Task> Read the records below. Copy each line where the string "bank" occurs.

Dataset extract>
- - -

[src/rtl/seg_addr_pkg.sv]
// Package: shared constants and the segment select encoding for the
// segmented address generator. Assumes four segments and a 2-bit select.
package seg_addr_pkg;
    localparam int SEG_W    = 16;
    localparam int OFF_W    = 16;
    localparam int SHIFT    = 4;
    localparam int ADDR_W   = 20;
    localparam int NUM_SEG  = 4;
    localparam int SEL_W    = $clog2(NUM_SEG);

    typedef enum logic [SEL_W-1:0] {
        SEG_EXTRA = 2'b00,
        SEG_CODE  = 2'b01,
        SEG_STACK = 2'b10,
        SEG_DATA  = 2'b11
    } seg_sel_e;

    // Reset value of base register idx: the code base starts at code_rst.
    function automatic logic [SEG_W-1:0] seg_reset_value(input int idx,
                                                         input logic [SEG_W-1:0] code_rst);
        return (idx == int'(SEG_CODE)) ? code_rst : '0;
    endfunction
endpackage

[src/rtl/seg_base_regs.sv]
// Module: bank of segment base registers with one write port, one
// read-back port and one request read port. Assumes selects are in range
// (a power-of-two bank) and a synchronous active-low reset.
module seg_base_regs
    import seg_addr_pkg::*;
#(
    parameter int                 N_SEG    = NUM_SEG,
    parameter int                 B_W      = SEG_W,
    parameter logic [SEG_W-1:0]   CODE_RST = 16'hFFFF,
    localparam int                S_W      = $clog2(N_SEG)
) (
    input  logic           clk,
    input  logic           rst_n,
    input  logic           wr_en,
    input  logic [S_W-1:0] wr_sel,
    input  logic [B_W-1:0] wr_data,
    input  logic [S_W-1:0] rd_sel,
    output logic [B_W-1:0] rd_data,
    input  logic [S_W-1:0] req_sel,
    output logic [B_W-1:0] req_base
);
    logic [B_W-1:0] base_q [N_SEG];

    genvar gi;
    generate
        for (gi = 0; gi < N_SEG; gi++) begin : g_base
            localparam logic [B_W-1:0] RST_VAL = B_W'(seg_reset_value(gi, CODE_RST));

            // Purpose: hold one base, reloaded when the write port targets it.
            always_ff @(posedge clk) begin
                if (!rst_n)
                    base_q[gi] <= RST_VAL;
                else if (wr_en && (wr_sel == S_W'(gi)))
                    base_q[gi] <= wr_data;
            end


            reset_value_chk: assert property (@(posedge clk)
                $rose(rst_n) |-> base_q[gi] == RST_VAL);


            untouched_base_chk: assert property (@(posedge clk) disable iff (!rst_n)
                !(wr_en && wr_sel == S_W'(gi)) |=> $stable(base_q[gi]));
        end
    endgenerate

    // Purpose: combinational read-back of any base.
    always_comb rd_data = base_q[rd_sel];

    // Purpose: base feeding the address adder, before this cycle's write.
    always_comb req_base = base_q[req_sel];


    write_lands_chk: assert property (@(posedge clk) disable iff (!rst_n)
        wr_en |=> base_q[$past(wr_sel)] == $past(wr_data));
endmodule

[src/rtl/seg_addr_adder.sv]
// Module: shifts a base left by SHIFT_N bits and adds a zero-extended
// offset, keeping only the low A_W bits (carry discarded, wrap-around).
// Assumes B_W + SHIFT_N <= A_W and O_W <= A_W.
module seg_addr_adder #(
    parameter int B_W     = 16,
    parameter int O_W     = 16,
    parameter int SHIFT_N = 4,
    parameter int A_W     = 20
) (
    input  logic [B_W-1:0] base,
    input  logic [O_W-1:0] offset,
    output logic [A_W-1:0] phys
);
    localparam int SH_W = B_W + SHIFT_N;

    logic [SH_W-1:0] shifted;

    // Purpose: place the base at its byte granularity.
    always_comb shifted = {base, {SHIFT_N{1'b0}}};

    // Purpose: modulo-2^A_W sum of shifted base and offset.
    always_comb phys = A_W'(shifted) + A_W'(offset);
endmodule

[src/rtl/seg_addr_outreg.sv]
// Module: output stage; captures the address on a request and raises a
// one-cycle valid, holding the address between requests.
// Assumes synchronous active-low reset.
module seg_addr_outreg #(
    parameter int A_W = 20
) (
    input  logic           clk,
    input  logic           rst_n,
    input  logic           load,
    input  logic [A_W-1:0] addr_in,
    output logic           valid_q,
    output logic [A_W-1:0] addr_q
);
    // Purpose: valid strobe follows the request by one clock.
    always_ff @(posedge clk) begin
        if (!rst_n) valid_q <= 1'b0;
        else        valid_q <= load;
    end

    // Purpose: capture the address only when a request is present.
    always_ff @(posedge clk) begin
        if (!rst_n)    addr_q <= '0;
        else if (load) addr_q <= addr_in;
    end


    hold_addr_chk: assert property (@(posedge clk) disable iff (!rst_n)
        !load |=> $stable(addr_q));
endmodule

[src/rtl/seg_addr_gen.sv]
// Module: top of the segmented physical address generator. Four base
// registers, a shift-and-add address former and a registered output.
// Assumes selects and data are known whenever their strobes are high.
module seg_addr_gen
    import seg_addr_pkg::*;
#(
    parameter logic [SEG_W-1:0] CODE_RST = 16'hFFFF
) (
    input  logic              clk,
    input  logic              rst_n,
    input  logic              wr_en,
    input  logic [SEL_W-1:0]  wr_sel,
    input  logic [SEG_W-1:0]  wr_data,
    input  logic [SEL_W-1:0]  rd_sel,
    output logic [SEG_W-1:0]  rd_data,
    input  logic              req_valid,
    input  logic [SEL_W-1:0]  req_sel,
    input  logic [OFF_W-1:0]  req_offset,
    output logic              addr_valid,
    output logic [ADDR_W-1:0] addr_out
);
    logic [SEG_W-1:0]  sel_base;
    logic [ADDR_W-1:0] next_addr;

    seg_base_regs #(
        .N_SEG    (NUM_SEG),
        .B_W      (SEG_W),
        .CODE_RST (CODE_RST)
    ) u_regs (
        .clk      (clk),
        .rst_n    (rst_n),
        .wr_en    (wr_en),
        .wr_sel   (wr_sel),
        .wr_data  (wr_data),
        .rd_sel   (rd_sel),
        .rd_data  (rd_data),
        .req_sel  (req_sel),
        .req_base (sel_base)
    );

    seg_addr_adder #(
        .B_W     (SEG_W),
        .O_W     (OFF_W),
        .SHIFT_N (SHIFT),
        .A_W     (ADDR_W)
    ) u_adder (
        .base   (sel_base),
        .offset (req_offset),
        .phys   (next_addr)
    );

    seg_addr_outreg #(
        .A_W (ADDR_W)
    ) u_out (
        .clk     (clk),
        .rst_n   (rst_n),
        .load    (req_valid),
        .addr_in (next_addr),
        .valid_q (addr_valid),
        .addr_q  (addr_out)
    );


    valid_after_req_chk: assert property (@(posedge clk) disable iff (!rst_n)
        req_valid |=> addr_valid);


    idle_valid_low_chk: assert property (@(posedge clk) disable iff (!rst_n)
        !req_valid |=> !addr_valid);

    // R3 (and R7: base sampled is the pre-write value)
    addr_formula_chk: assert property (@(posedge clk) disable iff (!rst_n)
        req_valid |=> addr_out ==
            (ADDR_W'({$past(sel_base), {SHIFT{1'b0}}}) + ADDR_W'($past(req_offset))));


    reset_out_chk: assert property (@(posedge clk)
        $rose(rst_n) |-> (!addr_valid && addr_out == '0));
endmodule

[config.mk]
export PLATFORM = sky130hd
export DESIGN_NAME = seg_addr_gen
export DESIGN_NICKNAME = d
export VERILOG_FILES = /design/src/rtl/seg_addr_pkg.sv /design/src/rtl/seg_base_regs.sv /design/src/rtl/seg_addr_adder.sv /design/src/rtl/seg_addr_outreg.sv /design/src/rtl/seg_addr_gen.sv
export SDC_FILE = /design/constraint.sdc
export NUM_CORES = 1
export LEC_CHECK = 0
export ABC_CLOCK_PERIOD_IN_PS = 3850
export BUFFER_PORTS_ARGS = -buffer_cell sky130_fd_sc_hd__buf_4
export CAP_MARGIN = 20
export CELL_PAD_IN_SITES_DETAIL_PLACEMENT = 0
export CELL_PAD_IN_SITES_GLOBAL_PLACEMENT = 1
export CORE_ASPECT_RATIO = 0.6
export CORE_MARGIN = 2
export CORE_UTILIZATION = 47
export CTS_BUF_LIST = sky130_fd_sc_hd__clkbuf_8
export DETAILED_ROUTE_END_ITERATION = 7
export MAX_ROUTING_LAYER = met4
export PLACE_DENSITY_LB_ADDON = 0.1
export SLEW_MARGIN = 10
export SYNTH_ARGS = -nofsm -noshare
export SYNTH_HDL_FRONTEND = slang
export SYNTH_SLANG_ARGS = --single-unit
[constraint.sdc]
create_clock -name clk -period 3.85 [get_ports clk]
set_input_delay 0.77 -clock clk [delete_from_list [all_inputs] [get_ports clk]]
set_output_delay 0.77 -clock clk [all_outputs]
set_load 0.02 [all_outputs]
==> results.tsv <==
metric	value	unit
CTS tree	done	
Lkg Pwr	2.14	nW
CP startpoint	req_sel[0]	
fraction of final layout cells sized beyond drive strength 1	31.0	%
DR WL met2	4.88	mm
Tot Pwr	2.36	mW
Routed Antenna Nets	0	
pwr/cell area	429	nW/um^2
Worst Setup EP	u_out.addr_q[16]$_SDFFE_PN0P_	
Netlist Area Pre-Place	4550	um^2
critical path cell sequence	buf_4 -> mux4_1 -> ha_1 -> inv_1 -> fa_1 -> and2b_1 -> o2111ai_1 -> a21oi_1 -> o311ai_2 -> nand4_1 -> o311ai_0	
Yosys cell types	44	
Port Buffers	78	
Synth warnings	0	
Ports	79	
Setup TNS	0	ns
Final min period	3.09	ns
Setup Fix Bufs, Post-CTS	0	
total track usage	22.6	%
Critical Path Max Stage Delay	0.60	ns
Area Overhead vs Synth	20.8	%
capturing point of the worst reg2reg path	u_out.addr_q[16]$_SDFFE_PN0P_	
Cells after Synth	346	
Seq/Total Area, Yosys	51.5	%
clk_skew	0.0107	ns
Placed Instances	543	
outcome	completed	
Max clock buf depth	2	
final worst-path cycle share	80.3	%
RSZ-0062 raised after global routing	no	
worst hold path class	flop to flop	
M1 wire length	5.17	mm
layout net count	479	
Vias	3129	
worst slack, placed	0.383	ns
synth top area cells	edfxtp_1 (42%), mux4_2 (14%), dfxtp_1 (9.2%), and2_1 (6.6%), ha_1 (3.3%)	
metal3 WL	657	um
critical path fanouts, max	10	
CTS Hold Bufs	0	
TritonCTS buffer count	9	
Via density	5.60	
Worst-path clk slew	0.09	ns
Initial Utilization	48.9	%
Core Area	9290	um^2
Pre-antenna DRT Iters	4	
Worst setup EP type	flop	
highest routed layer	met4	
CP arrival	3.37	ns
EDFF count, synth	64	
FFs w/ async S/R, synth	0	%
most common cell after layout, fill and taps aside	buf_4	
final core utilization	59.1	%
leading cell types in the layout, fill and taps excluded	buf_4 (86), edfxtp_1 (64), and2_1 (48), mux4_2 (28), dfxtp_1 (21)	
Die Y-Extent	80.2	um
H-tree depth	3	
cells resized by post-CTS repair	0	
wire per inst	19.3	um
R2R Setup Slk	0.97	ns
Final Slew Violations	0	
initial antenna violation count	0	
Antenna Diode Count	0	
#FFs+latches synth	85	
Routability Congestion	0.815	
gr ovfl total	0	
post-synth top area cell	edfxtp_1	
Slew Limit Headroom	28.5	%
Synth Flop Type	edfxtp_1	
FF-to-FF Start	u_regs.base_q[2][0]$_SDFFCE_PN0P_	
hpwl dp	7.85	mm
Die Wd	131	um
syn_area_per_cell	13.1	um^2
critical path launch point type	input pin	
Syn Nets	401	
number of global-route vias before repair	2981	
worst ir drop on vdd	231	uV
initial DRC count	280	
final wirelength	10.8	mm
final setup margin	0.757	ns
Final Hold Vio Count	0	
R2R cell count	10	
die footprint	10500	um^2
first-pass GRT wire length	16.7	mm
actual slew at the worst max-slew pin	1.07	ns
non-filler instance count after layout	559	
clock root cell	clkbuf_8	
largest net degree at the start of global routing	29	
CP required	4.12	ns
CTS Sinks	85	
Crit-path slowest cell	mux4_1	
row cnt	27	
Yosys top cell area share	42.3	%
DRC Markers	0	
fill count	759	
final setup fails	0	
fmax	323	MHz
Max Cap Viol	0	
worst skew pair latency	0.38	ns
critical path class	input pin to flop	
==> routing by layer <==
layer	vias to the layer above	track usage [%]
met4	0	4.89
li1	1470	-
met1	1550	30.5
met2	99	34.1
met5	-	-
met3	10	7.13
==> metrics by stage <==
step	hold WS [ns]	area [um^2]
after floorplan	0.533	4550
after global placement	0.460	5270
final	0.467	5490
after CTS	0.473	5490
after detailed placement	0.452	5270
after global routing	0.523	5490
==> synth_stat cells (9+ instances only) <==
cell type	count
a21oi_1	12
clkbuf_1	13
and2_1	48
or3_1	16
nor2b_1	12
mux4_2	28
nand3_1	9
dfxtp_1	21
ha_1	12
nand2_1	14
mux2i_1	9
o21ai_0	12
inv_1	9
edfxtp_1	64
==> worst min path at each step <==
stage	startpoint	to	cells past startpoint
floorplan	u_out.addr_q[17]$_SDFFE_PN0P_	u_out.addr_q[17]$_SDFFE_PN0P_	2
global placement	u_out.addr_q[12]$_SDFFE_PN0P_	u_out.addr_q[12]$_SDFFE_PN0P_	2
detailed placement	u_out.addr_q[15]$_SDFFE_PN0P_	u_out.addr_q[15]$_SDFFE_PN0P_	2
CTS	u_out.addr_q[15]$_SDFFE_PN0P_	u_out.addr_q[15]$_SDFFE_PN0P_	2
global route	u_out.addr_q[13]$_SDFFE_PN0P_	u_out.addr_q[13]$_SDFFE_PN0P_	2
finish	u_out.addr_q[15]$_SDFFE_PN0P_	u_out.addr_q[15]$_SDFFE_PN0P_	2
==> logic make-up after synthesis <==
logic type,share of synthesized area [%]
simple gates,15.6
fa+ha+maj,3.74
xor+xnor,1.54
flops,51.5
compound gates,6.83
buf+inv,2.61
mux,18.2
==> power by group <==
group / total, mW / switching (mW) / internal (mW)
sequential: 1.11 / 0.0422 / 1.06
combinational: 0.531 / 0.281 / 0.250
clock: 0.720 / 0.350 / 0.370
==> final cells by class <==
class | instances | area (um^2) | share of cell area [%]
clock buffers | 9 | 124 | 2.26
clock inverters | 7 | 98.8 | 1.80
inverters | 9 | 33.8 | 0.615
multi-input cells | 233 | 2080 | 38.0
flip-flops and latches | 85 | 2340 | 42.7
well taps | 130 | 163 | 2.96
repair buffers | 86 | 646 | 11.8
==> critical path: cells and delay by family <==
family / cells / cell delay (ns)
adder cells (fa/ha/maj): 2 / 0.40
buffers and inverters: 2 / 0.28
multiplexers: 1 / 0.60
AO/OA/AOI/OAI: 4 / 0.96
AND/OR/NAND/NOR: 2 / 0.36
==> sequential cells by signal, indices dropped and copies added, names as in the netlist <==
register and flops:
u_out.addr_q 20, u_out.valid_q 1, u_regs.base_q 64
No activity file was read; power rests on OpenSTA's default activity.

- - -

Expected answer>
// Module: bank of segment base registers with one write port, one
// (a power-of-two bank) and a synchronous active-low reset.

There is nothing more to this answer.